(Source data)
■ ■ ■ ■ ■

## src/shared/solc_defs.vh

```
// Constants for the serial output latch driver controller.
// Assumes byte addressing on the register bus, one 32-bit word per register.
`ifndef SOLC_DEFS_VH
`define SOLC_DEFS_VH

// ----------------------------------------------------------------------------
// Word format
// ----------------------------------------------------------------------------
`define SOLC_WORD_BITS      8
`define SOLC_CNT_W          4
`define SOLC_BITS_PER_WORD  4'h8
`define SOLC_CTRL_RESET     8'h00

// ----------------------------------------------------------------------------
// Register map (byte offsets)
// ----------------------------------------------------------------------------
`define SOLC_ADDR_W         5
`define SOLC_OFS_CONFIG     5'h00
`define SOLC_OFS_OUTCTRL    5'h04
`define SOLC_OFS_STATUS     5'h08
`define SOLC_OFS_WORDS      5'h0c
`define SOLC_OFS_ERRORS     5'h10

// ----------------------------------------------------------------------------
// Field positions and reset values
// ----------------------------------------------------------------------------
`define SOLC_CFG_SERIAL_EN  0
`define SOLC_CFG_RESET      1'b1
`define SOLC_ST_UVFLAG_N    0
`define SOLC_ST_PG_RESET    1
`define SOLC_ST_SELECTED    2
`define SOLC_ST_FORCE_ON    3
`define SOLC_ST_COUNT_LSB   4
`define SOLC_ST_COUNT_MSB   7

// ----------------------------------------------------------------------------
// Link timing, in ns, and the matching counts of 8 ns system cycles
// ----------------------------------------------------------------------------
`define SOLC_CLK_NS         8
`define SOLC_T1_NS          10
`define SOLC_T2_NS          80
`define SOLC_THL_NS         60
`define SOLC_T5_NS          80
`define SOLC_T8_NS          170
`define SOLC_T1_CYC         ((`SOLC_T1_NS + `SOLC_CLK_NS - 1) / `SOLC_CLK_NS)
`define SOLC_T2_CYC         ((`SOLC_T2_NS + `SOLC_CLK_NS - 1) / `SOLC_CLK_NS)
`define SOLC_THL_CYC        ((`SOLC_THL_NS + `SOLC_CLK_NS - 1) / `SOLC_CLK_NS)
`define SOLC_T5_CYC         ((`SOLC_T5_NS + `SOLC_CLK_NS - 1) / `SOLC_CLK_NS)
`define SOLC_T8_CYC         ((`SOLC_T8_NS + `SOLC_CLK_NS - 1) / `SOLC_CLK_NS)

`endif

```

## src/core/solc_sync.v

```verilog
// Two flip-flop synchroniser for a group of independent level inputs.
// Assumes each bit is a slow level from outside the clk_sys domain.
`default_nettype none

module solc_sync
#(
   parameter WIDTH = 6
)
(
   input  wire             clk_sys,
   input  wire             reset_n,
   input  wire [WIDTH-1:0] async_in,
   input  wire [WIDTH-1:0] reset_value,
   output reg  [WIDTH-1:0] sync_out
);

   reg [WIDTH-1:0] meta_reg;

   // ----------------------------------------------------------------------------
   // Synchroniser stages
   // ----------------------------------------------------------------------------
   // The first stage feeds only the second stage, to contain metastability.
   always @(posedge clk_sys)
   begin
      if (!reset_n)
      begin
         meta_reg <= reset_value;
         sync_out <= reset_value;
      end
      else
      begin
         meta_reg <= async_in;
         sync_out <= meta_reg;
      end
   end

endmodule // solc_sync

`default_nettype wire

```

## src/core/solc_top.v

```verilog
// Serial receiver and output control register for eight low-side drivers.
// Assumes link pins arrive unsynchronised and an Avalon-MM master on clk_sys.
//
// Design decisions made here: the placing of the registers and register access over Avalon-MM.
`default_nettype none
`include "solc_defs.vh"

module solc_top
(
   input  wire        clk_sys,
   input  wire        reset_n,
   // Avalon-MM register slave
   input  wire [4:0]  avs_address,
   input  wire        avs_read,
   input  wire        avs_write,
   input  wire [31:0] avs_writedata,
   output reg  [31:0] avs_readdata,
   output reg         avs_waitrequest,
   // Serial link from the controller
   input  wire        select_low_n,
   input  wire        serial_clock,
   input  wire        serial_data,
   // Device pins
   input  wire        first_output_force_on,
   input  wire        power_good_reset_n,
   input  wire        brownout_detect,
   output reg  [7:0]  driver_outputs,
   output reg         undervoltage_flag_n
);

   // ----------------------------------------------------------------------------
   // Pin synchronisation
   // ----------------------------------------------------------------------------
   wire [5:0] pins_sync;
   wire       sel_n_s;
   wire       sclk_s;
   wire       mosi_s;
   wire       force_s;
   wire       pgood_n_s;
   wire       brown_s;

   solc_sync #(.WIDTH(6)) u_sync
   (
      .clk_sys     (clk_sys),
      .reset_n     (reset_n),
      .async_in    ({brownout_detect, power_good_reset_n, first_output_force_on,
                     serial_data, serial_clock, select_low_n}),
      .reset_value (6'h11),
      .sync_out    (pins_sync)
   );

   assign sel_n_s   = pins_sync[0];
   assign sclk_s    = pins_sync[1];
   assign mosi_s    = pins_sync[2];
   assign force_s   = pins_sync[3];
   assign pgood_n_s = pins_sync[4];
   assign brown_s   = pins_sync[5];

   // ----------------------------------------------------------------------------
   // State
   // ----------------------------------------------------------------------------
   reg  [7:0]  shift_reg;
   reg  [7:0]  shift_next;
   reg  [3:0]  count_reg;
   reg  [3:0]  count_next;
   reg  [7:0]  ctrl_reg;
   reg  [7:0]  ctrl_next;
   reg         sel_prev_reg;
   reg         sclk_prev_reg;
   reg         cfg_serial_en_reg;
   reg  [15:0] words_reg;
   reg  [15:0] words_next;
   reg  [15:0] errors_reg;
   reg  [15:0] errors_next;
   reg         commit;
   reg         frame_error;

   wire        pg_reset;
   wire        selected;
   wire        sclk_rise;
   wire        sel_fall;
   wire        sel_rise;
   wire        bus_take;
   wire        wr_take;
   wire        idle_clock_high;
   wire        outputs_off;
   wire [7:0]  outs_next;
   reg  [31:0] status_word;
   reg  [31:0] read_mux;
   genvar      gi;

   assign pg_reset        = ~pgood_n_s;
   assign selected        = ~sel_n_s;
   assign sclk_rise       = sclk_s & ~sclk_prev_reg;
   assign sel_fall        = sel_prev_reg & ~sel_n_s;
   assign sel_rise        = ~sel_prev_reg & sel_n_s;
   assign bus_take        = (avs_read | avs_write) & ~avs_waitrequest;
   assign wr_take         = avs_write & ~avs_waitrequest;
   // A clock left high across deselect would fake an edge at the next select.
   assign idle_clock_high = sel_n_s & sclk_s;

   // ----------------------------------------------------------------------------
   // Serial shifter and commit
   // ----------------------------------------------------------------------------
   always @*
   begin
      shift_next  = shift_reg;
      count_next  = count_reg;
      ctrl_next   = ctrl_reg;
      commit      = 1'b0;
      frame_error = 1'b0;
      if (pg_reset)
      begin
         ctrl_next  = `SOLC_CTRL_RESET;
         count_next = 4'h0;
         shift_next = 8'h00;
      end
      else if (sel_fall)
      begin
         count_next = 4'h0;
      end
      else if (selected && cfg_serial_en_reg)
      begin
         if (sclk_rise)
         begin
            shift_next = {shift_reg[6:0], mosi_s};
            if (count_reg != 4'hf)
               count_next = count_reg + 4'h1;
         end
      end
      else if (sel_rise && cfg_serial_en_reg)
      begin
         if (count_reg == `SOLC_BITS_PER_WORD)
         begin
            ctrl_next = shift_reg;
            commit    = 1'b1;
         end
         else
            frame_error = 1'b1;
         count_next = 4'h0;
      end
      if (idle_clock_high && !sclk_prev_reg)
         frame_error = 1'b1;
   end

   // ----------------------------------------------------------------------------
   // Counters, with hardware events winning over a software clear
   // ----------------------------------------------------------------------------
   always @*
   begin
      words_next  = words_reg;
      errors_next = errors_reg;
      if (wr_take && avs_address == `SOLC_OFS_WORDS)
         words_next = 16'h0000;
      if (wr_take && avs_address == `SOLC_OFS_ERRORS)
         errors_next = 16'h0000;
      if (commit)
         words_next = words_next + 16'h0001;
      if (frame_error)
         errors_next = errors_next + 16'h0001;
   end

   always @(posedge clk_sys)
   begin
      if (!reset_n)
      begin
         shift_reg     <= 8'h00;
         count_reg     <= 4'h0;
         ctrl_reg      <= `SOLC_CTRL_RESET;
         sel_prev_reg  <= 1'b1;
         sclk_prev_reg <= 1'b0;
         words_reg     <= 16'h0000;
         errors_reg    <= 16'h0000;
      end
      else
      begin
         shift_reg     <= shift_next;
         count_reg     <= count_next;
         ctrl_reg      <= ctrl_next;
         sel_prev_reg  <= sel_n_s;
         sclk_prev_reg <= sclk_s;
         words_reg     <= words_next;
         errors_reg    <= errors_next;
      end
   end

   // ----------------------------------------------------------------------------
   // Driver output gating
   // ----------------------------------------------------------------------------
   // The register keeps its value through a brown-out, so outputs come back
   // to the last programmed state without any new serial word.
   assign outputs_off = pg_reset | brown_s;

   generate
      for (gi = 0; gi < `SOLC_WORD_BITS; gi = gi + 1)
      begin : g_drv
         if (gi == 0)
         begin : g_first
            // The force pin is gated too, so a brown-out also silences output 1.
            assign outs_next[gi] = ~outputs_off & (ctrl_reg[gi] | force_s);
         end
         else
         begin : g_rest
            assign outs_next[gi] = ~outputs_off & ctrl_reg[gi];
         end
      end
   endgenerate

   // ----------------------------------------------------------------------------
   // Driver output and brown-out flag registers
   // ----------------------------------------------------------------------------
   // Registering after the gate keeps every top-level output on a flip-flop.
   always @(posedge clk_sys)
   begin
      if (!reset_n)
      begin
         driver_outputs      <= 8'h00;
         undervoltage_flag_n <= 1'b1;
      end
      else
      begin
         undervoltage_flag_n <= ~brown_s;
         driver_outputs      <= outs_next;
      end
   end

   // ----------------------------------------------------------------------------
   // Read data selection
   // ----------------------------------------------------------------------------
   // Status fields come from the synchronised pin views, so a read never
   // samples a raw pin.
   always @*
   begin
      status_word                                        = 32'h0000_0000;
      status_word[`SOLC_ST_UVFLAG_N]                     = ~brown_s;
      status_word[`SOLC_ST_PG_RESET]                     = pg_reset;
      status_word[`SOLC_ST_SELECTED]                     = selected;
      status_word[`SOLC_ST_FORCE_ON]                     = force_s;
      status_word[`SOLC_ST_COUNT_MSB:`SOLC_ST_COUNT_LSB] = count_reg;
   end

   // Unmapped offsets read as zero; writes to them are dropped below.
   always @*
   begin
      case (avs_address)
         `SOLC_OFS_CONFIG:  read_mux = {31'h0, cfg_serial_en_reg};
         `SOLC_OFS_OUTCTRL: read_mux = {24'h0, ctrl_reg};
         `SOLC_OFS_STATUS:  read_mux = status_word;
         `SOLC_OFS_WORDS:   read_mux = {16'h0, words_reg};
         `SOLC_OFS_ERRORS:  read_mux = {16'h0, errors_reg};
         default:           read_mux = 32'h0000_0000;
      endcase
   end

   // ----------------------------------------------------------------------------
   // Avalon-MM slave
   // ----------------------------------------------------------------------------
   // Every access waits exactly one cycle; read data are loaded together with
   // the fall of waitrequest so they stand at the edge the master samples.
   always @(posedge clk_sys)
   begin
      if (!reset_n)
      begin
         avs_waitrequest   <= 1'b1;
         avs_readdata      <= 32'h0000_0000;
         cfg_serial_en_reg <= `SOLC_CFG_RESET;
      end
      else
      begin
         if (bus_take)
            avs_waitrequest <= 1'b1;
         else if (avs_read || avs_write)
            avs_waitrequest <= 1'b0;
         else
            avs_waitrequest <= 1'b1;

         if (avs_read && avs_waitrequest)
         begin
            avs_readdata <= read_mux;
         end

         if (wr_take && avs_address == `SOLC_OFS_CONFIG)
            cfg_serial_en_reg <= avs_writedata[`SOLC_CFG_SERIAL_EN];
      end
   end

endmodule // solc_top

`default_nettype wire

```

■ ■ ■ ■ ■

EXERCISE | Going through the records above line by line, count those that hold the word "endmodule", and answer with the number only.

EXERCISE ANSWER | 2